-- WORK TO COMPLETE --
Supply the number of lines below containing "aval", nothing else.

MATERIAL FOR THIS TASK section start

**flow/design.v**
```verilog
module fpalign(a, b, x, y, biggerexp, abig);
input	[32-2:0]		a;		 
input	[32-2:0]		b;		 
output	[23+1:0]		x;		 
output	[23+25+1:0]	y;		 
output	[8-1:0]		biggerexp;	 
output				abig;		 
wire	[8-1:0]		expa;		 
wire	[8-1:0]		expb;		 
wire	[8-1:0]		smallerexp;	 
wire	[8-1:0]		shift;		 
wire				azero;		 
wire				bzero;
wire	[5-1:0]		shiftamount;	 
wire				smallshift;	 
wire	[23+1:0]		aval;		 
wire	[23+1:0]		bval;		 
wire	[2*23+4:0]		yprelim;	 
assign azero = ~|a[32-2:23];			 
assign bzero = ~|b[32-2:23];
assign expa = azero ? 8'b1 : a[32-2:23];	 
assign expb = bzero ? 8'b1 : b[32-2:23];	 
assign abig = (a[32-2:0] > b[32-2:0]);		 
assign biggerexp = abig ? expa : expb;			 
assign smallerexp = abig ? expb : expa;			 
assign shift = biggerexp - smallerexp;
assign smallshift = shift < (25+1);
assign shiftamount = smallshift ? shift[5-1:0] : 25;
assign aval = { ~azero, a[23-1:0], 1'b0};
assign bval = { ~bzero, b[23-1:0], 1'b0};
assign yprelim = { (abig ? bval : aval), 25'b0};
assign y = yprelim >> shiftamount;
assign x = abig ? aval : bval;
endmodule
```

MATERIAL FOR THIS TASK section end

-- THE ANSWER --
4